關鍵詞:人文科學;文學教育;域外;傳播意義
中圖分類號:G40-012 文獻標志碼:A 文章編號:1009-4156(2012)09-105-03
文學教育在大學教育體系中的意義正在被逐漸減弱,面對功利性追求,教學對象在不斷地追問這類課程的存在意義,而文學教育的人文價值正面臨著前所未有的拷問。當下的教學內容也在與時俱進,很多相關教學文本都追求時尚,尤其是通識課程更有故事化講述傾向。這就產生了一個問題,文學教育有沒有自己的邊界?或者說,文學教育是不是要走出文學視閾之內,進而形成一種敞開的狀態?這樣也就產生了相應的“域外”傳播意義。
一
正如尤西林所論:“從人文學科高度看,通識教育特別是對高等教育現代專業分工格局的本體性的整合均衡,他不僅關系到專業知識的整合能力、素質的培養,尤其是對大學生人生觀、世界觀的教化引導;因而,通識教育攸關‘大學’的根本宗旨理念。”通識教育的目的在于通過獲得知識能力的培養進而獲得知識。形成知識結構上的優化與提升,而文學教育發揮的作用不可小覷,一旦關注視閾出現偏離,則很容易讓這樣的意義出現潛在的裂痕。古風認為:“所謂文學教育,就是關于文學和利用文學的教育。其中,關于文學的教育,是對于文學知識和技能的教育;利用文學的教育,則是利用文學作品對于讀者的教育。”文學教育的人文使命從大處來說是完成人類的精神自由境界,從小處來說是個體人格形成的重要支架。審美教育與文學教育之間構成了一種天然的聯系,從語言出發沿著人類生活圖景的理想性書寫曲徑通幽地回到審美教育是一種必然的結果。

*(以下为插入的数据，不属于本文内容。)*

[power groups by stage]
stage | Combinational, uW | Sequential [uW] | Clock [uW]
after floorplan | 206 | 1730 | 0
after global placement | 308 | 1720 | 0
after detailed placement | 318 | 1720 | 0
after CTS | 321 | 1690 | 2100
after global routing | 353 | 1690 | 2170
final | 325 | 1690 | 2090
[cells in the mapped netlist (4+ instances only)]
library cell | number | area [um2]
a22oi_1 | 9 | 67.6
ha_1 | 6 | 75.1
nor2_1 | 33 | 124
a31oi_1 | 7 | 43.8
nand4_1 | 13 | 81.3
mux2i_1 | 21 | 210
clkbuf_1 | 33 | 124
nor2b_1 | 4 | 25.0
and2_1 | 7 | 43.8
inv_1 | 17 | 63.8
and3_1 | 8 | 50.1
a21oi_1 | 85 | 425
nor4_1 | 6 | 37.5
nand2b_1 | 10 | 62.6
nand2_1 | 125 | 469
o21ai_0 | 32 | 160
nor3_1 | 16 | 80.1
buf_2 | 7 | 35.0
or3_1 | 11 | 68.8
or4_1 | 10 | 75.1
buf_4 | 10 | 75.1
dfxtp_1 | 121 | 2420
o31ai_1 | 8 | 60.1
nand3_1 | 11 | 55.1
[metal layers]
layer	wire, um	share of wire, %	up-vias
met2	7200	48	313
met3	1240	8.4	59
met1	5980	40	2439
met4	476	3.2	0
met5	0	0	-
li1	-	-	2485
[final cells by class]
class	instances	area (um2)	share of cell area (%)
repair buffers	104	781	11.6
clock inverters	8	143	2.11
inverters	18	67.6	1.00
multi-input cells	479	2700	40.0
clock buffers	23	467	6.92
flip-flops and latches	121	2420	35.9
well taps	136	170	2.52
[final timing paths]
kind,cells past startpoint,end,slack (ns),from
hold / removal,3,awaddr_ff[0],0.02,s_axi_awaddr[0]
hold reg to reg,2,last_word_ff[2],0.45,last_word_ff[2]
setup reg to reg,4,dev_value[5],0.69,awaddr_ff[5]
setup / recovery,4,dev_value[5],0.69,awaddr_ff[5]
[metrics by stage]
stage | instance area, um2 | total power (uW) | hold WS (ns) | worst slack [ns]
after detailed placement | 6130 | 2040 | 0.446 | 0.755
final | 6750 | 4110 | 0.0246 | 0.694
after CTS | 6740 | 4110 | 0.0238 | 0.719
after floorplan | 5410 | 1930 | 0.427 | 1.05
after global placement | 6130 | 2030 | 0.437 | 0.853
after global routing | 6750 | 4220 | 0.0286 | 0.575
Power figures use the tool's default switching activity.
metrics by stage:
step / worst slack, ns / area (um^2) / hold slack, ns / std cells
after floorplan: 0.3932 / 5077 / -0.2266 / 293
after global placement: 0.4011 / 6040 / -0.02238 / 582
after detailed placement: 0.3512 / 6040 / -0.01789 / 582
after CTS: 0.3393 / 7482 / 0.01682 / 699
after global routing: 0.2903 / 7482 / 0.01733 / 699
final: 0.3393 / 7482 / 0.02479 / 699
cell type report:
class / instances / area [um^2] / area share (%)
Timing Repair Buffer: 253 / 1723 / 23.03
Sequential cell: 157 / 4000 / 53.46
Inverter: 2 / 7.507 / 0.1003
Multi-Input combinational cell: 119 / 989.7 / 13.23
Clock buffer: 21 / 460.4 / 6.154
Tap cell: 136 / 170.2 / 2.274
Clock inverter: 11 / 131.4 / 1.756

走出“文學”的專門區域,文學教育的出發點和目的地有著趨同的一面,也有背離的可能。從文學的迷宮里走出來又會走向何處?從語言分析到美學闡釋,再到社會學意義上的閱讀指向,而后上升到思想史意義。這確實是一個充滿愉悅而又存在危險的路徑。文學教育的審美功能正在被層層弱化,而文本解讀的審美學意義則面臨著一個不小的難題,即如何回到文學本身。文學顯然承擔了審美教育的意義指向。美育的基本目標是獲得審美愉悅,即獲得感官層次、心意層次、精神人格層次的審美愉快。進而達到李澤厚所說的“悅耳悅目”、“悅心悅意”、“悅志悅神”的審美目的。而文學文本尤其是詩性文本越來越多地遠離了大學生的閱讀視野,與他們的期待視野也漸行漸遠,網絡打油詩反而成為他們青睞的文本。反思起來,文學教育中的文本確定存在著兩個誤區。
一是文本選擇的誤區。文學教育是在通過文本解讀中實現的,往往要通過個案教學達到教育效果,傳播者、文本、接受者形成了線性聯系,也是動態的反饋過程。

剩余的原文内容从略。